- Problem to work on
Scan the records for the word "worst". Report each line where it occurs.

(Data listing Opens)

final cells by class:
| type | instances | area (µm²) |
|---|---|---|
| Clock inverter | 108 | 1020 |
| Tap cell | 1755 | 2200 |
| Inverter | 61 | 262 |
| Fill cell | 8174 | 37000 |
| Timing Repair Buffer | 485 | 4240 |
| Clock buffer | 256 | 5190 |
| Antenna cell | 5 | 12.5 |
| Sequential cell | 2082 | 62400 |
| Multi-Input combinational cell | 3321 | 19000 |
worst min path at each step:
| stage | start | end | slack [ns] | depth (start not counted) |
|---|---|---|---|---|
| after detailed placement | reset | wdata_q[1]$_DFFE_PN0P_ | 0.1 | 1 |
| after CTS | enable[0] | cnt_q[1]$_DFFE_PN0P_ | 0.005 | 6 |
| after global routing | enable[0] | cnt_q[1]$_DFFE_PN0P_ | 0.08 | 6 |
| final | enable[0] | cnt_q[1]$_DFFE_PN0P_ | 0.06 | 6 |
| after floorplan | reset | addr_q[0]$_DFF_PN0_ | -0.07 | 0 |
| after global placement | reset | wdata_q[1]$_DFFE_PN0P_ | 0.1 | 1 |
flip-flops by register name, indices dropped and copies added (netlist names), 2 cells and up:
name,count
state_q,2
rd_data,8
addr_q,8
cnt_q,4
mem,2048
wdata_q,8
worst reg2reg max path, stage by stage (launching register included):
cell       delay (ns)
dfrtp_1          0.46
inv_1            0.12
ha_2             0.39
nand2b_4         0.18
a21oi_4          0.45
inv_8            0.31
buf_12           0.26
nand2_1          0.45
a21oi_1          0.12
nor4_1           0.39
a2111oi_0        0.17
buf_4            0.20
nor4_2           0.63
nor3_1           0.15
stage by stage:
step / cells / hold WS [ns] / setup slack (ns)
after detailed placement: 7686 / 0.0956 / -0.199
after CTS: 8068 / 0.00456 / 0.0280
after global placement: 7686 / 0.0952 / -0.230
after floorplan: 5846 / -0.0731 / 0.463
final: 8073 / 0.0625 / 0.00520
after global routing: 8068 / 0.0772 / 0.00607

(Data listing Closes)
(Data listing Opens)

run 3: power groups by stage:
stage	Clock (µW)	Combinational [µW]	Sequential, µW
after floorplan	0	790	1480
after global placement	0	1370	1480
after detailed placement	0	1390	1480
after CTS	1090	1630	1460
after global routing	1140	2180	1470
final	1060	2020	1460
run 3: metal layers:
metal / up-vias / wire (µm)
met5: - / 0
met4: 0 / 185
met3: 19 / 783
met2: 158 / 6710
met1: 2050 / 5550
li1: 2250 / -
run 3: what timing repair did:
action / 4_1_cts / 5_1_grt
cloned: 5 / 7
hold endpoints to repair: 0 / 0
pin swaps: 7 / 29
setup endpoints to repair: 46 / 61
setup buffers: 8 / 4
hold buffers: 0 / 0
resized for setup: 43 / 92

(Data listing Closes)

- Task result
worst min path at each step:
worst reg2reg max path, stage by stage (launching register included):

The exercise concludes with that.